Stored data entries
┌──

`design/flow/config.mk`:
```
export PLATFORM = sky130hd
export DESIGN_NAME = seq_det
export DESIGN_NICKNAME = seq_det
export VERILOG_FILES = /design/flow/design.v
export SDC_FILE = /design/flow/constraint.sdc
export NUM_CORES = 4
export LEC_CHECK = 1
export CORE_AREA = 10 10 70 70
export DIE_AREA = 0 0 80 80
```
`design/flow/constraint.sdc`:
```
current_design seq_det

set clk_period 1.2
set clk_io_pct 0.2

create_clock -name clk0 -period $clk_period [get_ports {clk}]

set non_clock_inputs [all_inputs -no_clocks]
set_input_delay [expr $clk_period * $clk_io_pct] -clock clk0 $non_clock_inputs
set_output_delay [expr $clk_period * $clk_io_pct] -clock clk0 [all_outputs]
```
`design/flow/design.v`:
```
module seq_det (clk, rst, seq_in, det_out);
    input clk, rst, seq_in;
    output det_out;
    parameter IDLE = 4'b0001,
              S0   = 4'b0010,
              S1   = 4'b0100,
              S2   = 4'b1000;
    reg [3:0]current, next;
    always@(posedge clk)  
    begin
        if(rst)
            current <= IDLE;
        else
            current <= next;
    end
    always@(current, seq_in)  
        begin
            next = IDLE;  
            case ( current )
                IDLE: begin if(seq_in) next = S0; end
                S0:   begin if(seq_in) next = S1; end
                S1:   begin if(~seq_in) next = S2;
                              else next = S1;     end
                S2:   begin if(seq_in) next = S0; end
            endcase
        end
    assign det_out = (current == S2) ? 1:0;  
endmodule
```
File: design/flow/run.sh
#!/bin/bash
# OpenROAD 26Q1-2900-gdf79404cd8, Yosys 0.63+post, stock flow scripts
make -C /OpenROAD-flow-scripts/flow DESIGN_CONFIG=/design/flow/config.mk WORK_HOME=/design/flow/orfs finish
File: design/flow/config.mk
export PLATFORM = sky130hd
export DESIGN_NAME = mac
export DESIGN_NICKNAME = mac
export VERILOG_FILES = /design/flow/design.v
export SDC_FILE = /design/flow/constraint.sdc
export NUM_CORES = 4
export LEC_CHECK = 1
export CORE_UTILIZATION = 50
File: design/flow/design.v
module dotproduct(
    input sync_clk,
	input rst_n,
    input [5:0] x_i,
    input [5:0] w_j,
    output reg[3:0] y_ij
    );
wire [5:0] multip;
assign multip = x_i ^~ w_j;
reg [3:0] look_up [63:0];
always @(posedge sync_clk or negedge rst_n) begin
	if(!rst_n) begin
		y_ij <= 4'b0000;
	end
	else begin
		y_ij <= {look_up[multip],1'b0};
	end
end
initial begin
	look_up[0] = 3'b111;  
	look_up[1] = 3'b110;  
	look_up[2] = 3'b110;  
	look_up[3] = 3'b101;  
	look_up[4] = 3'b110;  
	look_up[5] = 3'b101;  
	look_up[6] = 3'b101;  
	look_up[7] = 3'b000;  
	look_up[8] = 3'b110;  
	look_up[9] = 3'b101;  
	look_up[10] = 3'b101;  
	look_up[11] = 3'b000;  
	look_up[12] = 3'b101;  
	look_up[13] = 3'b000;  
	look_up[14] = 3'b000;  
	look_up[15] = 3'b001;  
	look_up[16] = 3'b110;  
	look_up[17] = 3'b101;  
	look_up[18] = 3'b101;  
	look_up[19] = 3'b000;  
	look_up[20] = 3'b101;  
	look_up[21] = 3'b000;  
	look_up[22] = 3'b000;  
	look_up[23] = 3'b001;  
	look_up[24] = 3'b101;  
	look_up[25] = 3'b000;  
	look_up[26] = 3'b000;  
	look_up[27] = 3'b001;  
	look_up[28] = 3'b000;  
	look_up[29] = 3'b001;  
	look_up[30] = 3'b001;  
	look_up[31] = 3'b010;  
	look_up[32] = 3'b110;  
	look_up[33] = 3'b101;  
	look_up[34] = 3'b101;  
	look_up[35] = 3'b000;  
	look_up[36] = 3'b101;  
	look_up[37] = 3'b000;  
	look_up[38] = 3'b000;  
	look_up[39] = 3'b001;  
	look_up[40] = 3'b101;  
	look_up[41] = 3'b000;  
	look_up[42] = 3'b000;  
	look_up[43] = 3'b001;  
	look_up[44] = 3'b000;  
	look_up[45] = 3'b001;  
	look_up[46] = 3'b001;  
	look_up[47] = 3'b010;  
	look_up[48] = 3'b101;  
	look_up[49] = 3'b000;  
	look_up[50] = 3'b000;  
	look_up[51] = 3'b001;  
	look_up[52] = 3'b000;  
	look_up[53] = 3'b001;  
	look_up[54] = 3'b001;  
	look_up[55] = 3'b010;  
	look_up[56] = 3'b000;  
	look_up[57] = 3'b001;  
	look_up[58] = 3'b001;  
	look_up[59] = 3'b010;  
	look_up[60] = 3'b001;  
	look_up[61] = 3'b010;  
	look_up[62] = 3'b010;  
	look_up[63] = 3'b011;  
end
endmodule
module mac(
	input layer_clk,
	input rst_n,
	input data_en,
	input [7:0] x,
	input [7:0] w,
	output reg[4:0] y
    );
reg[2:0] byte_clk;
localparam TIME_BYTE_CLK = 6;
assign add_byte_clk = data_en;
assign end_byte_clk = add_byte_clk && (byte_clk == TIME_BYTE_CLK - 1);
always @(posedge layer_clk or negedge rst_n) begin
	if(!rst_n) begin
		byte_clk <= 3'b000;
	end
	else if(add_byte_clk) begin
		if(end_byte_clk) begin
			byte_clk <= 3'b000;
		end
		else begin
			byte_clk <= byte_clk + 1'b1;
		end
	end
end
reg[5:0] slice_clk;
localparam TIME_SLICE_CLK = 62;
assign add_slice_clk = end_byte_clk;
assign end_slice_clk = add_slice_clk && (slice_clk == TIME_SLICE_CLK - 1);
always @(posedge layer_clk or negedge rst_n) begin
	if(!rst_n) begin
		slice_clk <= 6'b000_000;
	end
	else if(add_slice_clk) begin
		if(end_slice_clk) begin
			slice_clk <= 6'b000_000;
		end
		else begin
			slice_clk <= slice_clk + 1'b1;
		end
	end
end
reg[5:0] x_slice;
reg[5:0] w_slice;
always @(posedge end_byte_clk or negedge rst_n) begin
	if(!rst_n) begin
		x_slice <= 6'd0;
		w_slice <= 6'd0;
	end
	else if(data_en) begin
		x_slice <= x;
		w_slice <= w;
	end
end
wire[3:0] conseq;
reg[3:0] conseq_r;
dotproduct dotproduct_i(
	.sync_clk(layer_clk),
	.rst_n(rst_n),
	.x_i(x_slice),
	.w_j(w_slice),
	.y_ij(conseq)
);
reg[68:0] y_long; 
always @(posedge end_slice_clk or negedge rst_n) begin
	if(!rst_n) begin
		y_long <= 68'd0;
	end
	else begin
		conseq_r <= conseq;
		y_long <= y_long + (conseq_r << slice_clk);
	end
end
reg [68:0]y_div;
always @(posedge layer_clk or negedge rst_n) begin
	if(!rst_n) begin
		y <= 5'd0;
		y_div <= 69'd0;
	end
	else begin
		y_div <= y_long >> 64;
		y <= y_div[4:0];
	end
end
endmodule
File: design/flow/constraint.sdc
current_design mac

set clk_period 9.6
set clk_io_pct 0.2

create_clock -name clk0 -period $clk_period [get_ports {layer_clk}]

set non_clock_inputs [all_inputs -no_clocks]
set_input_delay [expr $clk_period * $clk_io_pct] -clock clk0 $non_clock_inputs
set_output_delay [expr $clk_period * $clk_io_pct] -clock clk0 [all_outputs]
==> flow_summary_export.csv <==
group,metric,value,unit
sta,count_of_unclocked_register_or_latch_pins,83,
sta,relSlewSlack,43.0,%
pwr,powerDensity,59.9,nW/µm²
logic_synthesis,ys_seq_elements,105,
logic_synthesis,yosysChipArea,8160,µm²
sta,hold_violations,0,
logic_synthesis,ys_types,69,
cts,clkLatencyLatePin,250,ps
flow_run,warnings,34,
pwr,switch_pwr,0.210,mW
cts,ctsLongestPathBuffers,2,
sta,rsz_0062_raised_after_global_routing,"no",
sta,worst_pin_slew,850,ps
cts,post_cts_buffers,0,
logic_synthesis,synthesized_netlist_cell_count,956,
drt,vias_per_cell,5.95,
drt,detail_route.first_pass.iterations,5,
place,io_buffer_count,19,
sta,totalNegativeSetupSlack,0,ps
worst_setup_path,timing.critical_path.fanout_max,19,
floorplanning,floorplan.io_pins,24,
logic_synthesis,synthesis.area,8160,µm²
finish,fill_cells,1507,
logic_synthesis,synth_area_leader_cell,"sky130_fd_sc_hd__dfrtp_1",
floorplanning,core.rowCount,46,
cts,clk_root_buffer_cell,"sky130_fd_sc_hd__clkbuf_16",
logic_synthesis,post_synthesis_sequential_area_ratio,32.4,%
cts,tritoncts,"done",
cts,ctsHoldBuffers,0,
drt,first_iter_violations,360,
sta,max_freq,0.262,GHz
drt,wl,19700,µm
worst_setup_path,crit_required,9720,ps
floorplanning,die-height,130,µm
global_routing,top_usage_layer,"met1",
logic_synthesis,avgSynthCellArea,8.54,µm²
global_routing,grt_first_pass_wirelength,32300,µm
cts,cts.repair.resized,0,
drt,n_antenna_cell,0,
cts,h_tree_levels,1,
drt,drc,0,
logic_synthesis,ys.warnings.count,6,
logic_synthesis,synthTopCellsByArea,"sky130_fd_sc_hd__dfrtp_1, sky130_fd_sc_hd__ha_1, sky130_fd_sc_hd__xnor2_1",
pwr,leakage,3.94,nW
floorplanning,chipWidth,130,µm
pwr,cell_internal_pwr,0.299,mW
finish,area_growth_syn_to_layout,4.02,%
flow_run,max_cap_violations,0,
cts,worst_setup_hold_path_clk_slew,60,ps
global_routing,grt.met3_usage,2.30,%
drt,detailroute.via_count,6831,
cts,cts_buffers,3,
outcome,outcome,"complete, no violations",
logic_synthesis,synth-edff-count,3,
logic_synthesis,synth_stat.cells,956,
pwr,irDropWorstVdd,0.0868,mV
drt,routedWlPerCell,17.1,µm
sta,unconstrained_endpoints,94,
place,dp.final_hpwl,15700,µm
floorplanning,fp-utilization,51.4,%
finish,layout-drive-gt1-share,4.72,%
place,numPlacedInstances,1144,
sta,clock_skew,0.981,ps
pwr,swShare,41.3,%
pwr,share_clk_of_total_power,22.9,%
global_routing,grt.met1_usage,40.7,%
global_routing,grt_pass1_vias,6233,
finish,fin_util,53.5,%
logic_synthesis,top_area_share,31.3,%
logic_synthesis,ff_type,"sky130_fd_sc_hd__dfrtp_1",
worst_setup_path,end_kind,"flop",
sta,setup_violations,0,
floorplanning,design.core.area,15900,µm²
logic_synthesis,synth-async-reset-ratio,97.1,%
global_routing,gr-usage-met2,39.2,%
global_routing,pin_count_of_the_biggest_net_entering_global_routing,58,
finish,post_layout_nonfiller_instances,1148,
worst_hold_path,hold_class,"reg2reg",
place,place.gp.congestion,0.925,
global_routing,antenna_found_initial,0,
sta,finalClockPeriodUsage,39.8,%
global_routing,grt.total_usage,25.3,%
drt,count_of_nets_left_with_antenna_violations_after_detail_routing,0,
pwr,combinationalPowerShare,48.0,%
sta,timing.final.max_slew_violations,0,
global_routing,globalRoute.totalOverflow,0,
worst_setup_path,setup_cp_type,"in2reg",
sta,finalHoldWorstSlack,348,ps
sta,period_minus_slack,3820,ps
pwr,p_seq_share,29.1,%
worst_setup_path,crit_path_start_kind,"input port",
floorplanning,design.die.area,16800,µm²
worst_setup_path,worst_ep_arrival_time,3940,ps
[worst max-delay path, stage by stage]
cell and delay, ps:
sky130_fd_sc_hd__clkdlybuf4s50_1 760, sky130_fd_sc_hd__nand3_1 440, sky130_fd_sc_hd__clkinv_1 470, sky130_fd_sc_hd__nand2_1 230, sky130_fd_sc_hd__o21ai_0 100
[cells by family (layout without fill, tap and decap cells)]
kind of cell	count (synthesis)	in the layout	share of synthesized area, %
adder cells (fa/ha/maj)	75	75	11.6
AND/OR/NAND/NOR	325	325	18.6
flip-flops	105	105	32.4
XOR/XNOR	72	72	7.72
buffers and inverters	81	57	4.70
AND-OR/OR-AND	280	280	22.6
multiplexers	18	18	2.44
[cell usage in the layout, fill, tap and decap left out, types with 5 or more instances in the layout]
cell type	n
sky130_fd_sc_hd__nor2_1	111
sky130_fd_sc_hd__dfrtp_1	102
sky130_fd_sc_hd__nand2_1	82
sky130_fd_sc_hd__a21oi_1	81
sky130_fd_sc_hd__ha_1	74
sky130_fd_sc_hd__xnor2_1	54
sky130_fd_sc_hd__a21o_1	48
sky130_fd_sc_hd__o21ai_0	36
sky130_fd_sc_hd__nor3_1	31
sky130_fd_sc_hd__inv_1	29
sky130_fd_sc_hd__nand4_1	23
sky130_fd_sc_hd__xor2_1	18
sky130_fd_sc_hd__clkdlybuf4s50_1	18
sky130_fd_sc_hd__nand3_1	17
sky130_fd_sc_hd__o21ai_1	17
sky130_fd_sc_hd__a31oi_1	16
sky130_fd_sc_hd__o21bai_1	16
sky130_fd_sc_hd__mux2_2	15
sky130_fd_sc_hd__a211oi_1	15
sky130_fd_sc_hd__nor2b_1	10
sky130_fd_sc_hd__nand2b_1	8
sky130_fd_sc_hd__and3_1	7
sky130_fd_sc_hd__nor4_1	7
sky130_fd_sc_hd__or2_2	6
sky130_fd_sc_hd__and2_1	5
sky130_fd_sc_hd__o21a_1	5
sky130_fd_sc_hd__o211ai_1	5
sky130_fd_sc_hd__buf_4	5
[final timing paths]
path,from,end,slack [ps],cells past startpoint
worst max-delay path,data_en,slice_clk[2]$_DFFE_PN0P_,5780,5
worst min-delay path,y_div[0]$_DFF_PN0_,y[0]$_DFF_PN0_,350,0
worst max register to register,slice_clk[3]$_DFFE_PN0P_,slice_clk[3]$_DFFE_PN0P_,7450,5
worst min register to register,y_div[0]$_DFF_PN0_,y[0]$_DFF_PN0_,350,0
max in group asynchronous,rst_n,slice_clk[3]$_DFFE_PN0P_,7490,1
min in group asynchronous,rst_n,y[0]$_DFF_PN0_,1700,1
[cell type report]
cell class / instances / area [µm²] / area share [%]
Clock buffer: 3 / 75.1 / 0.884
Clock inverter: 1 / 30.0 / 0.354
Inverter: 30 / 113 / 1.33
Multi-Input combinational cell: 770 / 5140 / 60.6
Sequential cell: 105 / 2640 / 31.1
Tap cell: 216 / 270 / 3.18
Timing Repair Buffer: 23 / 218 / 2.56
[per-stage QoR]
step / worst slack, ps / total power, mW / instance area, µm²
floorplan: 6570 / 0.318 / 8160
global placement: 5580 / 0.384 / 8390
detailed placement: 5490 / 0.391 / 8390
CTS: 5770 / 0.512 / 8490
global route: 5530 / 0.553 / 8490
finish: 5780 / 0.509 / 8490
[power by group through the flow]
stage	clock network (mW)	registers (mW)	logic, mW
CTS	0.119	0.148	0.245
global route	0.123	0.153	0.278
finish	0.116	0.148	0.244
[cells in the mapped netlist (all sizes together) (16+ instances only)]
cell    instances
a21o           48
a21oi          83
a31oi          16
buf            19
clkbuf         32
dfrtp         102
ha             74
inv            29
nand2          82
nand3          17
nand4          23
nor2          111
nor3           32
o21ai          53
o21bai         17
xnor2          54
xor2           18
[sequential cells by signal (all words and copies together) (netlist names)]
name	count
byte_clk	3
x_slice	6
y_div	5
conseq_r	3
slice_clk	6
y	5
w_slice	6
dotproduct_i.y_ij	3
y_long	68
[layer usage]
layer	part of all wire, %	routed length [µm]
met1	49	9710
met2	45	8900
met3	3.8	738
met4	1.6	308
met5	0	0
No activity file was given, so power comes from the tool's default toggle rates.
$ cat /design/flow/design.v
module bslu_ap(
  input clk,
  input [2:0] rs1,
  input [2:0] rs2,
  input [2:0] rd,
  input [5:0] op,
  output reg sa
);
reg cr, pr;
always @(posedge clk) begin
  if (op[0]) begin
    case (rd[2:0])
    3'b001:  sa <= ((rs1[0] & sa) | (rs1[1] & cr) | (rs1[2] & pr));
    3'b010:  cr <= ((rs1[0] & sa) | (rs1[1] & cr) | (rs1[2] & pr));
    3'b100:  pr <= ((rs1[0] & sa) | (rs1[1] & cr) | (rs1[2] & pr));
    endcase
    end
  if (op[1]) begin
    case (rd[2:0])
    3'b001:  sa <= op[2];
    3'b010:  cr <= op[2];
    3'b100:  pr <= op[2];
    endcase
    end
  if (op[3]) begin
    case (rd[2:0])
    3'b001:  sa <= ((rs1[0] & sa) | (rs1[1] & cr) | (rs1[2] & pr)) & ((rs2[0] & sa) | (rs2[1] & cr) | (rs2[2] & pr));
    3'b010:  cr <= ((rs1[0] & sa) | (rs1[1] & cr) | (rs1[2] & pr)) & ((rs2[0] & sa) | (rs2[1] & cr) | (rs2[2] & pr));
    3'b100:  pr <= ((rs1[0] & sa) | (rs1[1] & cr) | (rs1[2] & pr)) & ((rs2[0] & sa) | (rs2[1] & cr) | (rs2[2] & pr));
    endcase
    end
  if (op[4]) begin
    case (rd[2:0])
    3'b001:  sa <= ~((rs1[0] & sa) | (rs1[1] & cr) | (rs1[2] & pr)) ^ ((rs2[0] & sa) | (rs2[1] & cr) | (rs2[2] & pr));
    3'b010:  cr <= ~((rs1[0] & sa) | (rs1[1] & cr) | (rs1[2] & pr)) ^ ((rs2[0] & sa) | (rs2[1] & cr) | (rs2[2] & pr));
    3'b100:  pr <= ~((rs1[0] & sa) | (rs1[1] & cr) | (rs1[2] & pr)) ^ ((rs2[0] & sa) | (rs2[1] & cr) | (rs2[2] & pr));
    endcase
    end
  if (op[5]) begin
    case (rd[2:0])
    3'b001:  sa <= (pr & ((rs1[0] & sa) | (rs1[1] & cr) | (rs1[2] & pr))) ^ ( ~pr & ((rs2[0] & sa) | (rs2[1] & cr) | (rs2[2] & pr)));
    3'b010:  cr <= (pr & ((rs1[0] & sa) | (rs1[1] & cr) | (rs1[2] & pr))) ^ ( ~pr & ((rs2[0] & sa) | (rs2[1] & cr) | (rs2[2] & pr)));
    3'b100:  pr <= (pr & ((rs1[0] & sa) | (rs1[1] & cr) | (rs1[2] & pr))) ^ ( ~pr & ((rs2[0] & sa) | (rs2[1] & cr) | (rs2[2] & pr)));
    endcase
    end
end  
endmodule
$ cat /design/flow/run.sh
#!/bin/bash
# OpenROAD 26Q1-2900-gdf79404cd8, Yosys 0.63+post, stock flow scripts
make -C /OpenROAD-flow-scripts/flow DESIGN_CONFIG=/design/flow/config.mk WORK_HOME=/design/flow/orfs finish
$ cat /design/flow/config.mk
export PLATFORM = sky130hd
export DESIGN_NAME = bslu_ap
export DESIGN_NICKNAME = bslu_ap
export VERILOG_FILES = /design/flow/design.v
export SDC_FILE = /design/flow/constraint.sdc
export NUM_CORES = 4
export LEC_CHECK = 1
export CORE_AREA = 10 10 70 70
export DIE_AREA = 0 0 80 80
$ cat /design/flow/constraint.sdc
current_design bslu_ap

set clk_period 2.3
set clk_io_pct 0.2

create_clock -name clk0 -period $clk_period [get_ports {clk}]

set non_clock_inputs [all_inputs -no_clocks]
set_input_delay [expr $clk_period * $clk_io_pct] -clock clk0 $non_clock_inputs
set_output_delay [expr $clk_period * $clk_io_pct] -clock clk0 [all_outputs]
==> results_slide.txt <==
Key Metrics from the Run

Run status
  – Run status: finished, final reports clean

Die
  – Count of pins on the block boundary: 17
  – Standard cell core area: 3420 um2
  – Chip height: 80 um
  – Width of the die: 80 um
  – Floorplan utilization: 0.0875
  – Floorplan die area: 6400 um2
  – Standard-cell rows: 21

Final layout
  – Multi-input combinational cell area: 279 um2
  – Post-synthesis to final-layout area growth: 105%
  – Final standard cell count with taps included and fillers excluded: 101
  – Total area of sequential cells: 60.1 um2
  – Cell area after layout: 613 um2
  – Fill cells: 379
  – Share of final-layout standard cells stronger than drive strength 1: 0.309

Global routing
  – Largest net degree at the start of global routing: 6
  – Initial antenna violation count: 0
  – Met1 layer usage reported by global route: 0.0399
  – Global Route Usage Sum: 0.0340
  – Number of global-route vias before repair: 394
  – Residual overflow from global routing: 0
  – GR Util met3: 0.0307
  – Global-route wire length before repair: 1720 um
  – GRT met2 Usage: 0.0465
  – Global route hottest layer: met2

Route
  – Total via count after detailed routing: 358
  – First DRT Iteration DRCs: 18
  – Drt first pass iters: 4
  – Avg WL per Cell: 10.5 um
  – Total length of routed wires: 1060 um
  – Post-detailed-route count of antenna-violating nets: 0
  – Post-detailed-route via-to-cell ratio: 3.54
  – Post-detailed-route DRC marker count: 0
  – Ant diodes: 0

Worst setup path
  – Logic depth of the worst register-to-register path: 7
  – Crit path depth: 9
  – CP Max Fanout: 3
  – Critical path class: in2reg
  – Worst-path cell with the longest stage delay: sky130_fd_sc_hd__clkdlybuf4s50_1
  – WP data required: 2.42 ns
  – Cell chain of the critical path: clkdlybuf4s50_1, a22o_1, a21oi_1, inv_1, ha_4, and3b_2, nor4b_4, a211oi_2, o22a_2
  – Worst endpoint data arrival time: 2.30 ns
  – Delay-heaviest family, CP: AND-OR/OR-AND gates
  – Critical Path Source Type: primary input
  – Maximum single-stage delay on the critical path: 0.39 ns
  – Worst Setup End Kind: flip-flop
  – Buffer and inverter count on the worst path: 2

Logic synthesis
  – Netlist area before placement: 299 um2
  – Post-synth EDFFs: 0
  – Average cell area after synthesis: 8.80 um2
  – Synth Warn #: 1
  – Cell count listed in synth_stat.txt: 34
  – Top cell types by occurrence after synthesis: 4 x sky130_fd_sc_hd__a211oi_1, 4 x sky130_fd_sc_hd__inv_1, 3 x sky130_fd_sc_hd__dfxtp_1, 3 x sky130_fd_sc_hd__nor2_1
  – Post-synth area hogs: sky130_fd_sc_hd__dfxtp_1 20%, sky130_fd_sc_hd__a211oi_1 10%, sky130_fd_sc_hd__o32ai_4 9.2%, sky130_fd_sc_hd__a22o_1 5.9%, sky130_fd_sc_hd__o22a_1 5.9%
  – Flip-flop and latch count after synthesis: 3
  – Number of distinct library cells after synthesis: 21
  – Fraction of the yosys area taken by sequential cells: 0.201
  – Area share of the largest cell type after synthesis: 0.201
  – Async set-or-reset flop fraction in the synthesized netlist: 0
  – Synthesized chip area reported by yosys: 299 um2
  – Ys flop type: sky130_fd_sc_hd__dfxtp_1
  – Largest area contributor in the netlist: sky130_fd_sc_hd__dfxtp_1
  – Gate count of the mapped netlist: 34

Timing
  – Fin worst setup slack: 0.122 ns
  – Unrepaired setup endpoints after global routing: false
  – Final Max Slew Viols: 0
  – Top achievable clock speed: 459 MHz
  – Post-Route Skew: 0.00131 ns
  – Final hold violation count: 0
  – Actual slew at the worst max-slew pin: 0.399 ns
  – Fin crit period: 2.18 ns
  – Share of the clock period used by the worst path after layout: 0.947
  – Post-Route Hold Slack: 0.527 ns
  – Rel. slew slack: 0.734
  – Setup-violating endpoint count in the final report: 0

CTS
  – Clock-pin slew on the worst setup and hold paths: 0.03 ns
  – Total clock sinks: 3
  – Buffers from clock root to sink, at most: 2
  – H-tree Lvls: 1
  – TritonCTS clock tree: yes
  – Total clock buffers created by CTS: 3
  – Latency at later pin: 0.23 ns
  – Root Buffer: sky130_fd_sc_hd__clkbuf_4

Place
  – Pre-CTS WS: -0.280 ns
  – Post-detail-place hpwl: 866 um
  – Dpl cell area: 517 um2
  – Number of buffer cells added on primary ports: 16
  – Post-placement cell count: 96
  – RD Place Congestion: 0.798

Hold path
  – Hold Path Stages: 1
  – Worst hold-check path type: reg2reg

Power and ir drop
  – Power per unit of standard cell area: 615 nW/um2
  – Leakage power figure: 0.237 nW
  – Worst voltage drop across the vdd grid: 123 uV

Flow run
  – Tally of OpenROAD warnings: 25
  – Count of max-cap constraint violations: 0
## flip-flops by register name, indices dropped and copies added, names as in the netlist
name  count
cr        1
sa        1
pr        1
## layout make-up
cell class,count,share of cell area
Sequential cell,3,0.0980
Clock buffer,4,0.0429
Tap cell,46,0.0939
Inverter,4,0.0245
Multi-Input combinational cell,27,0.455
Timing Repair Buffer,17,0.286
## layout by cell type (no fill, tap or decap)
cell                               n
sky130_fd_sc_hd__and3b_2           1
sky130_fd_sc_hd__buf_4             1
sky130_fd_sc_hd__nand2_1           2
sky130_fd_sc_hd__o22ai_2           1
sky130_fd_sc_hd__dfxtp_1           3
sky130_fd_sc_hd__a22o_1            2
sky130_fd_sc_hd__nor2b_4           1
sky130_fd_sc_hd__nor3_2            1
sky130_fd_sc_hd__o22a_2            1
sky130_fd_sc_hd__dlymetal6s2s_1    3
sky130_fd_sc_hd__clkbuf_4          3
sky130_fd_sc_hd__nor2_1            3
sky130_fd_sc_hd__o21ai_1           1
sky130_fd_sc_hd__o32ai_4           1
sky130_fd_sc_hd__inv_1             4
sky130_fd_sc_hd__nor4b_4           1
sky130_fd_sc_hd__o22a_1            2
sky130_fd_sc_hd__a222oi_1          1
sky130_fd_sc_hd__a211oi_2          4
sky130_fd_sc_hd__a21oi_1           1
sky130_fd_sc_hd__or3b_2            1
sky130_fd_sc_hd__clkdlybuf4s50_1  13
sky130_fd_sc_hd__clkbuf_1          1
sky130_fd_sc_hd__nand3b_1          1
sky130_fd_sc_hd__ha_4              1
sky130_fd_sc_hd__and3_1            1
## layer usage
| layer | routed length [um] | part of all wire | up-vias |
|---|---|---|---|
| met1 | 445 | 0.42 | 161 |
| met2 | 431 | 0.41 | 19 |
| met4 | 0 | 0 | 0 |
| li1 | - | - | 178 |
| met5 | 0 | 0 | - |
| met3 | 181 | 0.17 | 0 |
## metrics by stage
step                      total power [mW]  utilization  setup TNS (ns)
final                                0.377        0.179               0
after CTS                            0.344        0.162               0
after global routing                 0.413        0.179               0
after floorplan                      0.180            -               0
after global placement               0.237        0.151          -0.691
after detailed placement             0.242        0.151          -0.799
## final timing paths
check	slack, ns	to	from
worst max register to register	0.26	pr	pr
worst min-delay path	0.53	cr	cr
worst max-delay path	0.12	pr	rs2[0]
worst min register to register	0.53	cr	cr
## cells by family (layout without fill, tap and decap cells)
kind of cell    after synthesis  after routing  synth area share
compound gates               14             14             0.452
fa+ha+maj                     1              1            0.0418
simple gates                 12             12             0.255
buf+inv                       4             25            0.0502
flops                         3              3             0.201
## where the power goes
part	switching, mW	internal [mW]
clock	0.0263	0.0649
sequential	0.0239	0.0706
combinational	0.0784	0.113
## repair_timing
action | in CTS | in global routing
endpoints found under the hold margin | 0 | 0
pin swaps | 1 | 4
setup buffers | 0 | 1
setup endpoints to repair | 3 | 3
resized | 1 | 13
hold buffers | 0 | 0
Power and IR drop assume default switching activity.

└──

As listed above, the lines from the line with "worst_setup_path,crit_required,9720,ps" to the line with "pwr,cell_internal_pwr,0.299,mW" are to be echoed exactly, with both ends included and nothing added.

worst_setup_path,crit_required,9720,ps
floorplanning,die-height,130,µm
global_routing,top_usage_layer,"met1",
logic_synthesis,avgSynthCellArea,8.54,µm²
global_routing,grt_first_pass_wirelength,32300,µm
cts,cts.repair.resized,0,
drt,n_antenna_cell,0,
cts,h_tree_levels,1,
drt,drc,0,
logic_synthesis,ys.warnings.count,6,
logic_synthesis,synthTopCellsByArea,"sky130_fd_sc_hd__dfrtp_1, sky130_fd_sc_hd__ha_1, sky130_fd_sc_hd__xnor2_1",
pwr,leakage,3.94,nW
floorplanning,chipWidth,130,µm
pwr,cell_internal_pwr,0.299,mW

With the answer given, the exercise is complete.